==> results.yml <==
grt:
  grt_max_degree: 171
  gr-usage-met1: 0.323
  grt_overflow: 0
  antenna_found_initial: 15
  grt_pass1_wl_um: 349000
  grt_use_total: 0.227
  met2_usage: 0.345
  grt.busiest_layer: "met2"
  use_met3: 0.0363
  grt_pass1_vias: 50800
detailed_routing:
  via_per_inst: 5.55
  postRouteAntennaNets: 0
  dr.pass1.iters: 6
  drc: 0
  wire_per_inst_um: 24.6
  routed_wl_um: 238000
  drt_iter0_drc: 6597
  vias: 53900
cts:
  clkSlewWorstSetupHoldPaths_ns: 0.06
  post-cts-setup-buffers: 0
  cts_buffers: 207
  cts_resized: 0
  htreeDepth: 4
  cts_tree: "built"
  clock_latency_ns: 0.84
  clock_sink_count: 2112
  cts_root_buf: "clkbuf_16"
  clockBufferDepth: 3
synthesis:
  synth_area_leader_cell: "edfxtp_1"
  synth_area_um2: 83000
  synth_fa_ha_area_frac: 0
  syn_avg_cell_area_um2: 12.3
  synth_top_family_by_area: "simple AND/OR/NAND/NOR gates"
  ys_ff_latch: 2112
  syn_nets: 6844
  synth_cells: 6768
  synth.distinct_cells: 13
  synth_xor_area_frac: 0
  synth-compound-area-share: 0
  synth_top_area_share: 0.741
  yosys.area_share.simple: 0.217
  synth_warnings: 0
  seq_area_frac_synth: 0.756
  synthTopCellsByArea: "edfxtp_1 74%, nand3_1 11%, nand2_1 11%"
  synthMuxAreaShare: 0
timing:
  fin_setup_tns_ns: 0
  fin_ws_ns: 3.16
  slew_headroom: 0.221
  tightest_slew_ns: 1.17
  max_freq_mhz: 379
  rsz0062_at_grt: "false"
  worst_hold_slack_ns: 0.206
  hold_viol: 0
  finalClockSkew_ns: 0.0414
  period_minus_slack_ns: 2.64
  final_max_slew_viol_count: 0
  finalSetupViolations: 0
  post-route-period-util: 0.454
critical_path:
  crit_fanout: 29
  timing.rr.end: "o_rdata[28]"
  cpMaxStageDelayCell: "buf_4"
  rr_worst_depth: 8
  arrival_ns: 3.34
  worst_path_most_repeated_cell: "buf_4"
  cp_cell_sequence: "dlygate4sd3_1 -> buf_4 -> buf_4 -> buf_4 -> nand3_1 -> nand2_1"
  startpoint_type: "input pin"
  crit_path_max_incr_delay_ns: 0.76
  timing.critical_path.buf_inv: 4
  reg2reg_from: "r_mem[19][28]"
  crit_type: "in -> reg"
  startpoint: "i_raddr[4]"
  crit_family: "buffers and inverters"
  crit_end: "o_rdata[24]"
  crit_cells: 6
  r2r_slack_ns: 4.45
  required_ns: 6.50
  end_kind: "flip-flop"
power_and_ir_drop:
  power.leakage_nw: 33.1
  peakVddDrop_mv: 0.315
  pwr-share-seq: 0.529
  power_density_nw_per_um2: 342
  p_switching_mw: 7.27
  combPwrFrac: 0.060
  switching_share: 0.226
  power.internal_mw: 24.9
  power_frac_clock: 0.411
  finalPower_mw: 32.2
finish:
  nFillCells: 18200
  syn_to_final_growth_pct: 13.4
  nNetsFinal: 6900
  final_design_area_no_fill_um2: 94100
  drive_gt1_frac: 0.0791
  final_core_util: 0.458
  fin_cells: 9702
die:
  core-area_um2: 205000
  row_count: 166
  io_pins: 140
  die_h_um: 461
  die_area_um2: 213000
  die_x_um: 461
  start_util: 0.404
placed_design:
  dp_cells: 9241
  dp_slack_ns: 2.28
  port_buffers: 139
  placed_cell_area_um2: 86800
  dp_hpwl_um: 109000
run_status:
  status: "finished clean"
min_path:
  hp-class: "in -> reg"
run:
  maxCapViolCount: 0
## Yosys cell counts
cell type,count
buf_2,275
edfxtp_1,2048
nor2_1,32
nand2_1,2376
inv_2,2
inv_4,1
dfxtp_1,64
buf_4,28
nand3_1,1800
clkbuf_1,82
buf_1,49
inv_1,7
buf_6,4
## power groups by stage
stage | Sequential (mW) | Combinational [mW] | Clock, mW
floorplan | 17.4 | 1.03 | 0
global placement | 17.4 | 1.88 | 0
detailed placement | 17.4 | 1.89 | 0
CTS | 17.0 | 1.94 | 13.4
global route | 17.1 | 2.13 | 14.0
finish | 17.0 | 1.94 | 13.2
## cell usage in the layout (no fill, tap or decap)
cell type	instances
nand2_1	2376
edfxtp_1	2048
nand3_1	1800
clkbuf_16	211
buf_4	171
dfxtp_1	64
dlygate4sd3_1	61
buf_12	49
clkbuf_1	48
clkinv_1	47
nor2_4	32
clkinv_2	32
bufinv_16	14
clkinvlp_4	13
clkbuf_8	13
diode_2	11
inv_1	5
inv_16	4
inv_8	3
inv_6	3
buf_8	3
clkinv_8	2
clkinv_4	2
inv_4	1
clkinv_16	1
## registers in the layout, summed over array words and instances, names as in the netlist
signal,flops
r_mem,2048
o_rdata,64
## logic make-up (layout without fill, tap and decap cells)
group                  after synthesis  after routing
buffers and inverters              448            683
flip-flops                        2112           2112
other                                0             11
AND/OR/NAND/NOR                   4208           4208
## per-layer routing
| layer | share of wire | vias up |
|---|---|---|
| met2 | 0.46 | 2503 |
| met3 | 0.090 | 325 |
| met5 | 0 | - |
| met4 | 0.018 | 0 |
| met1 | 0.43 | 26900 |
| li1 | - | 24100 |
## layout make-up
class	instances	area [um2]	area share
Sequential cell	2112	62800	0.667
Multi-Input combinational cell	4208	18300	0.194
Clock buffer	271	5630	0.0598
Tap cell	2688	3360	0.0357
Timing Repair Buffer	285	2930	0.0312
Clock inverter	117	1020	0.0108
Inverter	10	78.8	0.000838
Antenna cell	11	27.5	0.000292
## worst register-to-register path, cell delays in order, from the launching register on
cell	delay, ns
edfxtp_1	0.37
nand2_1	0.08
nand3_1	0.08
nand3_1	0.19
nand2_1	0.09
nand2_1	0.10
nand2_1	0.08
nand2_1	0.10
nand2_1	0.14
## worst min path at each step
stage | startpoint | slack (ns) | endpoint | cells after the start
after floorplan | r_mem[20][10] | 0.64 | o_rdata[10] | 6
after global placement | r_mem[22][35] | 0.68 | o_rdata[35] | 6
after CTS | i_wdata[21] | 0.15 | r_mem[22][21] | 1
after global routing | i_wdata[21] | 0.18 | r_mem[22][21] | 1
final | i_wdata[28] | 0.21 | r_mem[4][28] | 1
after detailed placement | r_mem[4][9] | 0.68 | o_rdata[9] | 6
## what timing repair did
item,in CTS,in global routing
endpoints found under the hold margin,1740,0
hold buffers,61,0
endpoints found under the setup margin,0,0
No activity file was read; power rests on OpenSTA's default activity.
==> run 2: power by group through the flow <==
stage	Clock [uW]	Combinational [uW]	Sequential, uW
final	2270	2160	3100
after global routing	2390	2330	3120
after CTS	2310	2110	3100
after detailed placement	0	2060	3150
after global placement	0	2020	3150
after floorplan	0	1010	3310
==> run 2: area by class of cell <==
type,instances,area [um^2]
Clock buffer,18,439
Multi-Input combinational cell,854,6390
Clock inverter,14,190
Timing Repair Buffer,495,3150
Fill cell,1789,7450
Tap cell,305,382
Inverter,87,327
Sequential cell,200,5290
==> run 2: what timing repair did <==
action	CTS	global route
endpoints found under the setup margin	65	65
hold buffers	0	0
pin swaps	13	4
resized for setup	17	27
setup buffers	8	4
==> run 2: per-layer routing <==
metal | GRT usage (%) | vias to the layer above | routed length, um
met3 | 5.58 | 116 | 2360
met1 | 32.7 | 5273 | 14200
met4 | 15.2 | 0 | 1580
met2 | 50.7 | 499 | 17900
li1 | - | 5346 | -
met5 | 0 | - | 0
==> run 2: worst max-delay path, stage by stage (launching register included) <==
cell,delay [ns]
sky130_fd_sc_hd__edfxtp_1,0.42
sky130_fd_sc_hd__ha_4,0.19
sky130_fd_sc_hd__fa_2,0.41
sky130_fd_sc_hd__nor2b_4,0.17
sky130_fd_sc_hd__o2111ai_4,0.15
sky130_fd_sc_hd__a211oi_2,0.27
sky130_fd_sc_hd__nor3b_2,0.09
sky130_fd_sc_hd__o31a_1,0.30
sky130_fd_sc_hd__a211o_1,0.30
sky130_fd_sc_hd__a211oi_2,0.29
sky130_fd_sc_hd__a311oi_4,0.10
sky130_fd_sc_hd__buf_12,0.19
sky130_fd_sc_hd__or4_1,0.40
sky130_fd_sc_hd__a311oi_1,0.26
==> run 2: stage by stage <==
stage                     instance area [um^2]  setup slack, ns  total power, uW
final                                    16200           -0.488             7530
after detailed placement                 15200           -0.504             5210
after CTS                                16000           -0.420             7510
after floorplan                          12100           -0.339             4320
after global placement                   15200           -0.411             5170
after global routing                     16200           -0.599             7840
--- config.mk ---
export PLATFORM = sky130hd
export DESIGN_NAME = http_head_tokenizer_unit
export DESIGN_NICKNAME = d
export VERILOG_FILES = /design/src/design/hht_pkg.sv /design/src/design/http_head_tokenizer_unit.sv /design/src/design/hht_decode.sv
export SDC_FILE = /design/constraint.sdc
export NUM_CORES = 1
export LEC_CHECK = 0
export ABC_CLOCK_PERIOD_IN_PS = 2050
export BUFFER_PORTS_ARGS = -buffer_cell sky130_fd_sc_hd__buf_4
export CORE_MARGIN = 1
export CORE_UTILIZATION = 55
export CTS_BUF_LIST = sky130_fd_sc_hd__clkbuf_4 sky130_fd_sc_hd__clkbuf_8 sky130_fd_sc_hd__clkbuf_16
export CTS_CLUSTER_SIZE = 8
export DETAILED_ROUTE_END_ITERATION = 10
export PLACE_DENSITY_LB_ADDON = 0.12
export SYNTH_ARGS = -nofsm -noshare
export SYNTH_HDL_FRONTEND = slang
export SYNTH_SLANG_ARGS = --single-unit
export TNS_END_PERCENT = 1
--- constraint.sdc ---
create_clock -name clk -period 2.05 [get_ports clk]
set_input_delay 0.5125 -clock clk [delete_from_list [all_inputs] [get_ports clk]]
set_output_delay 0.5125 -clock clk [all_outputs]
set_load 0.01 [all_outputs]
==================================================
# THE TASK
Count how many of the lines in the material include the word "inverters", and state that number without anything else.

# SOLUTION FOR THIS EXERCISE
2